═══ Entries supplied ═══

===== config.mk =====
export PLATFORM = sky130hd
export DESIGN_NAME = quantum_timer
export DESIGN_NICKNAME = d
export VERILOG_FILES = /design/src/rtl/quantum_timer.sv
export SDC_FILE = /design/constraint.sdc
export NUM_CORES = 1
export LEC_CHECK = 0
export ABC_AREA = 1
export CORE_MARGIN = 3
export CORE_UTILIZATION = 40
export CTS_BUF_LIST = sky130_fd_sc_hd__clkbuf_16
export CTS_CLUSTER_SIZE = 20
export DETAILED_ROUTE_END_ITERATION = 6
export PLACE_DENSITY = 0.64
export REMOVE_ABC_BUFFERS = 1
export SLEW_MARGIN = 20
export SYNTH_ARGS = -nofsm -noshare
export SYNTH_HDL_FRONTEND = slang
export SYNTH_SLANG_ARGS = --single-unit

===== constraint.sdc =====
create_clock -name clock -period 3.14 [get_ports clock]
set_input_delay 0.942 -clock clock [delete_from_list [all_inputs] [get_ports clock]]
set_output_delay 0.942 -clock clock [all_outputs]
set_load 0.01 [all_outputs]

═══
═══ Entries supplied ═══

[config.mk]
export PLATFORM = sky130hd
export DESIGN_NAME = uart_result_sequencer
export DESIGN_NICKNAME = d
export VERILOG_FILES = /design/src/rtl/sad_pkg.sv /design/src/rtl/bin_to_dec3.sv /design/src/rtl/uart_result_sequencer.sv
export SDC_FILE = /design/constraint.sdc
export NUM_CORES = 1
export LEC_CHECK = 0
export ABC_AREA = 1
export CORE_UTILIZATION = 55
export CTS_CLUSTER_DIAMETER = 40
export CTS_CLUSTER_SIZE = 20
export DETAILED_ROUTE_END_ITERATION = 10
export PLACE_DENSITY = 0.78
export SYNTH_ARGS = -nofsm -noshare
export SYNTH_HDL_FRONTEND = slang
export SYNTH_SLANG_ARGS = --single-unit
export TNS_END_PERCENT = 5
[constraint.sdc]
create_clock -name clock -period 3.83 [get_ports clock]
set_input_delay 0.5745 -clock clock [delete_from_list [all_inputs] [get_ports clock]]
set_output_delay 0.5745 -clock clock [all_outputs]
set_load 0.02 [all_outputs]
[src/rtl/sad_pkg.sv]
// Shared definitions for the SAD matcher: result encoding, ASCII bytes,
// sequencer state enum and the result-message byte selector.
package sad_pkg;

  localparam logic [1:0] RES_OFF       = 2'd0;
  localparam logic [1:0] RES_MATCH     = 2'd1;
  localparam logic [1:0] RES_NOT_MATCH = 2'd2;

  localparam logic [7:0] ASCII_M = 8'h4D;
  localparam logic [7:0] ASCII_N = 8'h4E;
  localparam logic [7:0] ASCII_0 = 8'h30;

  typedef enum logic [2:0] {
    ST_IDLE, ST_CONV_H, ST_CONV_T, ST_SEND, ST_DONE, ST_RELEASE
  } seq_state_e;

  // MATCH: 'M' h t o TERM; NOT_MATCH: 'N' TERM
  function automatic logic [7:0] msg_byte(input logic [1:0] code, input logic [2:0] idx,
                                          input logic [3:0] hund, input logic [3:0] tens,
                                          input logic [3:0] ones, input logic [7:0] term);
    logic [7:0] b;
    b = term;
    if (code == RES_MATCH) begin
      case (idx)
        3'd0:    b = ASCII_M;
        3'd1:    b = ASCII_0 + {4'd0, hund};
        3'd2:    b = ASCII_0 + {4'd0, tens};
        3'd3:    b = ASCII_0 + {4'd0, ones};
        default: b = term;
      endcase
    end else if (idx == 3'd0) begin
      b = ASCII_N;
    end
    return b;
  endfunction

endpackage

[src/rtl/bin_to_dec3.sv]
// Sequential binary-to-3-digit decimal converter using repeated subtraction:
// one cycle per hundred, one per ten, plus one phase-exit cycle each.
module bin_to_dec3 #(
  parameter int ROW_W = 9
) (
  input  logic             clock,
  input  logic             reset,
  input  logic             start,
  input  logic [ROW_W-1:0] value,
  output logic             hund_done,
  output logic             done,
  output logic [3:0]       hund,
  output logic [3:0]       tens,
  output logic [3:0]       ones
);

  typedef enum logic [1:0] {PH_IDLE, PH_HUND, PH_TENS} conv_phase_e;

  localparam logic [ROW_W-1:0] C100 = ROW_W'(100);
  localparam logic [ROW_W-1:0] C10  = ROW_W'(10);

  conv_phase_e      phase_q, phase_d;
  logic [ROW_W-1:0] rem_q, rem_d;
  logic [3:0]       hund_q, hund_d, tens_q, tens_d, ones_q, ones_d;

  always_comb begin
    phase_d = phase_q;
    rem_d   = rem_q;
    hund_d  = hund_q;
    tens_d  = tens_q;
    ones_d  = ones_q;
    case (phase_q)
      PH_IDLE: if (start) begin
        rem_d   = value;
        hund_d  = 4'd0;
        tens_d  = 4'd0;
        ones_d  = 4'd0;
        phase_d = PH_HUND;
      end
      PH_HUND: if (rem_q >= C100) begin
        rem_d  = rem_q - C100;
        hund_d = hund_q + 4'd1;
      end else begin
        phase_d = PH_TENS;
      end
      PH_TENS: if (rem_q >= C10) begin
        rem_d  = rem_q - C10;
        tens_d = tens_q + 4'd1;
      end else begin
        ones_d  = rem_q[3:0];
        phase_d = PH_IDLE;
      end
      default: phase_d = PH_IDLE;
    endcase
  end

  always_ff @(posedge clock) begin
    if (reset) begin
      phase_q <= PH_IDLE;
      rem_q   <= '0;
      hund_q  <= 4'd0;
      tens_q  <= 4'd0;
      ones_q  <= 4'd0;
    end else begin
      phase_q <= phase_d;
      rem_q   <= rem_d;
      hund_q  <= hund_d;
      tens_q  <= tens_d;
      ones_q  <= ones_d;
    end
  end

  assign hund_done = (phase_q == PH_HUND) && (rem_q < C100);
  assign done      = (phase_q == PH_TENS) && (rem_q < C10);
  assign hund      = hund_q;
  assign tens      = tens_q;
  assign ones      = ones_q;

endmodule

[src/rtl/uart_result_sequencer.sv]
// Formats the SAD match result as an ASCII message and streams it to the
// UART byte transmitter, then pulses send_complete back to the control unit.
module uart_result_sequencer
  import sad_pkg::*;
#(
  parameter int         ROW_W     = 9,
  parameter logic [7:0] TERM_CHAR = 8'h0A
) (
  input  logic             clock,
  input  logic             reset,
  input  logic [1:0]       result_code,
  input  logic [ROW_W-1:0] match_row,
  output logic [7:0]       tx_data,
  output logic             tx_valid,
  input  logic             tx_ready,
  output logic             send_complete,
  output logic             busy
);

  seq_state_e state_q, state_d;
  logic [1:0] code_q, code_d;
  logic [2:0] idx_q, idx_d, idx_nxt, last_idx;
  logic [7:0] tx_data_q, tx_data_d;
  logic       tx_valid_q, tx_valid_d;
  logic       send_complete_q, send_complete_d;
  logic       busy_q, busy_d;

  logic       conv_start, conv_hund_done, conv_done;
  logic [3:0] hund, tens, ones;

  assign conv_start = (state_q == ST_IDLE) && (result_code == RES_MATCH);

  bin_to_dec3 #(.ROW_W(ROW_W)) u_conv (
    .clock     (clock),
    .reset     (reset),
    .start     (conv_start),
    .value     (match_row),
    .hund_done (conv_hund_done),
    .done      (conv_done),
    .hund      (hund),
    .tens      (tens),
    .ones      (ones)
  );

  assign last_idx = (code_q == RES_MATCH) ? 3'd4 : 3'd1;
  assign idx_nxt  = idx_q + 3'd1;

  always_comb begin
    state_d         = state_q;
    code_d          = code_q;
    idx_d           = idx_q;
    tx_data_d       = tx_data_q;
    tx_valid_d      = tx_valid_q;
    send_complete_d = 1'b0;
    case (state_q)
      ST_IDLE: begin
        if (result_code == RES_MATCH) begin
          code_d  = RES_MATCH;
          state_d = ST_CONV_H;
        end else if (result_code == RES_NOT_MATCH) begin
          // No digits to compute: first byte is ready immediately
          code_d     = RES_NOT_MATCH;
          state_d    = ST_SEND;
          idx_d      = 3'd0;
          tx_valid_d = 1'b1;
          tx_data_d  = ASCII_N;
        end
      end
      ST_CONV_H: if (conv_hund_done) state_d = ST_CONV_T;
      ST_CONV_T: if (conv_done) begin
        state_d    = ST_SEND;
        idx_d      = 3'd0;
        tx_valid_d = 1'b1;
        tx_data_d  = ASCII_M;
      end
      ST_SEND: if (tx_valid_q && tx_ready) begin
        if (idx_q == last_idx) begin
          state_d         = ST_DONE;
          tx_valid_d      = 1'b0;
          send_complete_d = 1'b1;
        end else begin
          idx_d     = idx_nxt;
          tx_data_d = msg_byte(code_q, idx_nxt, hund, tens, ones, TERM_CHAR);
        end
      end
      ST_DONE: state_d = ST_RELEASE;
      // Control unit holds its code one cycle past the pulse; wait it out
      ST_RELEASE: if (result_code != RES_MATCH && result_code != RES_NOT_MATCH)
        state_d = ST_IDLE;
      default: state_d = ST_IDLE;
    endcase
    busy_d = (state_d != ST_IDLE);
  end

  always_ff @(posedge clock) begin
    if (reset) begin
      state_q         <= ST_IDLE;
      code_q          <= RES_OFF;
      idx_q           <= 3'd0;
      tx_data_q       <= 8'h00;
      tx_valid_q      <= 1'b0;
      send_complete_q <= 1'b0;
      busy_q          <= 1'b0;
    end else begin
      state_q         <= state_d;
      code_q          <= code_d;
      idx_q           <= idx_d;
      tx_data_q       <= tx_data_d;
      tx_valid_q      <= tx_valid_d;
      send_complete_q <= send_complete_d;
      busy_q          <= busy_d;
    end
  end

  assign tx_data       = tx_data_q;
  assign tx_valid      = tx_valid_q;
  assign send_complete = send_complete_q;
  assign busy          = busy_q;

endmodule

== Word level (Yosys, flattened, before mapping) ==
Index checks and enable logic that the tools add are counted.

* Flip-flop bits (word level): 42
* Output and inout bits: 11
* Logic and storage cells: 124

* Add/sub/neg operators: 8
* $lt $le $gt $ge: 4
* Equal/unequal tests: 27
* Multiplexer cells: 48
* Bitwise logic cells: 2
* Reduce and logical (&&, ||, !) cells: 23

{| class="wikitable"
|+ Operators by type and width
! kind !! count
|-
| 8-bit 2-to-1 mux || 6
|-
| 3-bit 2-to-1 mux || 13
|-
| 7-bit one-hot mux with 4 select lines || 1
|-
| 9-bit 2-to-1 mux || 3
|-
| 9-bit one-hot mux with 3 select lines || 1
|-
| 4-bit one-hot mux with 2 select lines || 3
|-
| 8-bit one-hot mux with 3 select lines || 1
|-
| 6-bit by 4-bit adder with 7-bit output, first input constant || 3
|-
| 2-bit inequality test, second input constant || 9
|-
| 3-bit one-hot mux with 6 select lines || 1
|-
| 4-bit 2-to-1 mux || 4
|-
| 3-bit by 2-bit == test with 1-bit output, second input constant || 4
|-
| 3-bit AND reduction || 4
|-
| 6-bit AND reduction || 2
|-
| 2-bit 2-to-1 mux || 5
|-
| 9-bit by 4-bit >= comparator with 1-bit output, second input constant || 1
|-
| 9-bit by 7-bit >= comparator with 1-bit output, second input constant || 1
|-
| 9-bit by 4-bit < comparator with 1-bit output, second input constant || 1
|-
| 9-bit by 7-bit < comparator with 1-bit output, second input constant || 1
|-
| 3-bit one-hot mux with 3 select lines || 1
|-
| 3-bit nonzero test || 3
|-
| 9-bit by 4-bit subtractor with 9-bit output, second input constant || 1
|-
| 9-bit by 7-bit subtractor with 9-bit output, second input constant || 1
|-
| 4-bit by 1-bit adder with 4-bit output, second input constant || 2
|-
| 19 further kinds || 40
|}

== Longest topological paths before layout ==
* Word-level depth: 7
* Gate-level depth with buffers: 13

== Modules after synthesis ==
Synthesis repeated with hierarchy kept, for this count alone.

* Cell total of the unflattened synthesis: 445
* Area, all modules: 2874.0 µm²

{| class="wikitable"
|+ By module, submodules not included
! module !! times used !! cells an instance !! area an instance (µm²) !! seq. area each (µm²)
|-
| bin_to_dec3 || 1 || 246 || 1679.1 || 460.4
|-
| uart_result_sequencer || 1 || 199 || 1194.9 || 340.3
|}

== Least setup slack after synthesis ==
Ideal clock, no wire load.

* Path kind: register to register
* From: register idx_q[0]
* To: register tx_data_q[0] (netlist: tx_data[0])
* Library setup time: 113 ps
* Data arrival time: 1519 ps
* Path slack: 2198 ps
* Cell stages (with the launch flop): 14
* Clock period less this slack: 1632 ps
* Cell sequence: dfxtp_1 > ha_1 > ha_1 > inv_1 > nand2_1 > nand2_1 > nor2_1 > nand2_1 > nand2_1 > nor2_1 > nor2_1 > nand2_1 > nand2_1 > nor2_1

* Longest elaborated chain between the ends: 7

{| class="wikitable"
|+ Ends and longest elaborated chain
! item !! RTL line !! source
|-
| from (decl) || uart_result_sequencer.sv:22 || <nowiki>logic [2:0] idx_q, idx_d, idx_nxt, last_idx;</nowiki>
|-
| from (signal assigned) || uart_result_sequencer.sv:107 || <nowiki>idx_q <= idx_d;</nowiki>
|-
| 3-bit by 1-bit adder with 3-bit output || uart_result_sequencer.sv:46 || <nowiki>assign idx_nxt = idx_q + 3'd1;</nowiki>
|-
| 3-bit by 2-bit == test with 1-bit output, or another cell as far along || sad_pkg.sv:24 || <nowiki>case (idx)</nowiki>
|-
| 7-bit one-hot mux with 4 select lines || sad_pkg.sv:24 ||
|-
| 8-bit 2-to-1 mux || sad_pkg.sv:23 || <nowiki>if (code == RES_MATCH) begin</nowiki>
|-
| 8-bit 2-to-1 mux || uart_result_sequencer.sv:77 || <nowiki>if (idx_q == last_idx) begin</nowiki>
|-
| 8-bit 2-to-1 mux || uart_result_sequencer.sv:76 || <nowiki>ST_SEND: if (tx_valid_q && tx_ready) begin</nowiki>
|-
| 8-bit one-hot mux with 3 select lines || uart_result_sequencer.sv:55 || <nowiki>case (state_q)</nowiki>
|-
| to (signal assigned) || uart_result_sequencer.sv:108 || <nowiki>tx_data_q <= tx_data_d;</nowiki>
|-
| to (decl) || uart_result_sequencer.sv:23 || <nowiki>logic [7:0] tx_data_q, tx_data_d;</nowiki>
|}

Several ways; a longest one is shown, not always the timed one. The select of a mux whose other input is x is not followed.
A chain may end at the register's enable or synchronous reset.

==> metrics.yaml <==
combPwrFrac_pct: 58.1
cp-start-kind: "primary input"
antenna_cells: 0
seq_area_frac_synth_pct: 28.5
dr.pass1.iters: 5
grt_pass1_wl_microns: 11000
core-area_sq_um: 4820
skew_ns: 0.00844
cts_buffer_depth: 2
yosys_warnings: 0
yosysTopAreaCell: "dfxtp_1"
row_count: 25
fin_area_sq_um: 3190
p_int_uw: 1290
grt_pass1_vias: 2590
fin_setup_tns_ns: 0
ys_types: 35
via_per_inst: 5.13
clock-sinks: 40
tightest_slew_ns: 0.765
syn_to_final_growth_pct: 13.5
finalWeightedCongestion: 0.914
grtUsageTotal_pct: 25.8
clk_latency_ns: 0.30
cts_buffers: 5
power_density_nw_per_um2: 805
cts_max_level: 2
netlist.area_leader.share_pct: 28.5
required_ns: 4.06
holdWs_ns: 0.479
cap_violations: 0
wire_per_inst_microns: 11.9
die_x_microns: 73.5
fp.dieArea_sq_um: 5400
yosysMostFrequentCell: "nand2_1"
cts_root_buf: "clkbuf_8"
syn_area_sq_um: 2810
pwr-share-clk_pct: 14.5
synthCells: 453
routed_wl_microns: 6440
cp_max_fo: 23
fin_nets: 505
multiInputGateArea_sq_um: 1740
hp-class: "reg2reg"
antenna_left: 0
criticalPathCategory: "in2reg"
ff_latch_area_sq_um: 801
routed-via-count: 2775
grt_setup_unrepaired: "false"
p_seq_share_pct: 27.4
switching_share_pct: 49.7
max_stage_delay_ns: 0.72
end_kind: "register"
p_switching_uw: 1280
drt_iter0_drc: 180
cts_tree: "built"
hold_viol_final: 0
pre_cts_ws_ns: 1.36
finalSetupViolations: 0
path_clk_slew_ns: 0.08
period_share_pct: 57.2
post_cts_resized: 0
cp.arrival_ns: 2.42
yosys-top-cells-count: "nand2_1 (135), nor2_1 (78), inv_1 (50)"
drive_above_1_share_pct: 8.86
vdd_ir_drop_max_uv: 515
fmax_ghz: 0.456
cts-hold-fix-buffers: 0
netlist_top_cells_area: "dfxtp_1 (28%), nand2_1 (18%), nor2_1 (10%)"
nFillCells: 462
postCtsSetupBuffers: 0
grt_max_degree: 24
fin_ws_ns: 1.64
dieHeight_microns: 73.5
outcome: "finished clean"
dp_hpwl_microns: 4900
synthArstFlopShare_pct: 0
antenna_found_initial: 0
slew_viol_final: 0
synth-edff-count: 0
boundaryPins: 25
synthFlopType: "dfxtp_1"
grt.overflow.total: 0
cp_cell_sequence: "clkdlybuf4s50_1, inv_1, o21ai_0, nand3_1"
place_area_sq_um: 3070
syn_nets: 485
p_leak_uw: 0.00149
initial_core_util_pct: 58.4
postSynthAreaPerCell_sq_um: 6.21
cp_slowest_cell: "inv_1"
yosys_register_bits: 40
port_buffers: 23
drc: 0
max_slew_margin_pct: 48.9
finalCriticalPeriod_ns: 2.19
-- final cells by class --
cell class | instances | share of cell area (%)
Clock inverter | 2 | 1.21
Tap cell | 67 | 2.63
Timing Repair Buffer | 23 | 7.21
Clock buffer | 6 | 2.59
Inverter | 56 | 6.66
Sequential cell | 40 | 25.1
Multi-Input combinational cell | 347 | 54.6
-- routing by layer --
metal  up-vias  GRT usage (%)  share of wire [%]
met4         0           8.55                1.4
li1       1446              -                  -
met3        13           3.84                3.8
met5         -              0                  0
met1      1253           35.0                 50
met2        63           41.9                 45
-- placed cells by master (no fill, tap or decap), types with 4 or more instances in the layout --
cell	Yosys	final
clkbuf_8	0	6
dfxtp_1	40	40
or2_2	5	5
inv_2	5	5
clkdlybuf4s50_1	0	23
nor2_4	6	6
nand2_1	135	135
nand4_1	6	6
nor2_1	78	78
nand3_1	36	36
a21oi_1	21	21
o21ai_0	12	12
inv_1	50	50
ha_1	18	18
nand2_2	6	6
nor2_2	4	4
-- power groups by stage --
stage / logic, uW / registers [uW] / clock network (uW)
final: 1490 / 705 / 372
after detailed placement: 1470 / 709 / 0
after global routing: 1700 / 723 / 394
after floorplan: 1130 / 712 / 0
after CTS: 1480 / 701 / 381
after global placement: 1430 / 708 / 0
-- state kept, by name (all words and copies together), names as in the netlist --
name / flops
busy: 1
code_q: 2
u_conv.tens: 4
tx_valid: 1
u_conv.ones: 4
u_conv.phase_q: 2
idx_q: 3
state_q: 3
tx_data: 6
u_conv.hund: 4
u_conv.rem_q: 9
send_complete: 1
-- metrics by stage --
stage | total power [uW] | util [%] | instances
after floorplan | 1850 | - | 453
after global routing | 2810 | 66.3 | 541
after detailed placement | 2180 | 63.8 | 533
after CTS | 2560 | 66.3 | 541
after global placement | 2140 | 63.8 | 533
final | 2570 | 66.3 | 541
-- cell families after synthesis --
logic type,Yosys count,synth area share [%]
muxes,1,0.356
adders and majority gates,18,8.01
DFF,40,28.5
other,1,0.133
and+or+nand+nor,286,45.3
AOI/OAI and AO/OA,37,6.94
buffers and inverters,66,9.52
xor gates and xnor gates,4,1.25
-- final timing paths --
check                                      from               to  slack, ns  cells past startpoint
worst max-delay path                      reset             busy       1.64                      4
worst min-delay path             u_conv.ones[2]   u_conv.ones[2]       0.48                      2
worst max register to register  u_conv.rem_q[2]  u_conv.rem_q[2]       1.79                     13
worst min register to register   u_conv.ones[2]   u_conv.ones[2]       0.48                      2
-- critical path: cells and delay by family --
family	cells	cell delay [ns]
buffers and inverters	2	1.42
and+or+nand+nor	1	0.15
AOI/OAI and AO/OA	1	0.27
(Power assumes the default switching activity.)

═══

_Task to complete_. Return the span of lines in the data above that opens at the line with "final | 2570 | 66.3 | 541" and closes at the line with "(Power assumes the", exactly, ends included, nothing else.

_Written answer_.
final | 2570 | 66.3 | 541
-- cell families after synthesis --
logic type,Yosys count,synth area share [%]
muxes,1,0.356
adders and majority gates,18,8.01
DFF,40,28.5
other,1,0.133
and+or+nand+nor,286,45.3
AOI/OAI and AO/OA,37,6.94
buffers and inverters,66,9.52
xor gates and xnor gates,4,1.25
-- final timing paths --
check                                      from               to  slack, ns  cells past startpoint
worst max-delay path                      reset             busy       1.64                      4
worst min-delay path             u_conv.ones[2]   u_conv.ones[2]       0.48                      2
worst max register to register  u_conv.rem_q[2]  u_conv.rem_q[2]       1.79                     13
worst min register to register   u_conv.ones[2]   u_conv.ones[2]       0.48                      2
-- critical path: cells and delay by family --
family	cells	cell delay [ns]
buffers and inverters	2	1.42
and+or+nand+nor	1	0.15
AOI/OAI and AO/OA	1	0.27
(Power assumes the default switching activity.)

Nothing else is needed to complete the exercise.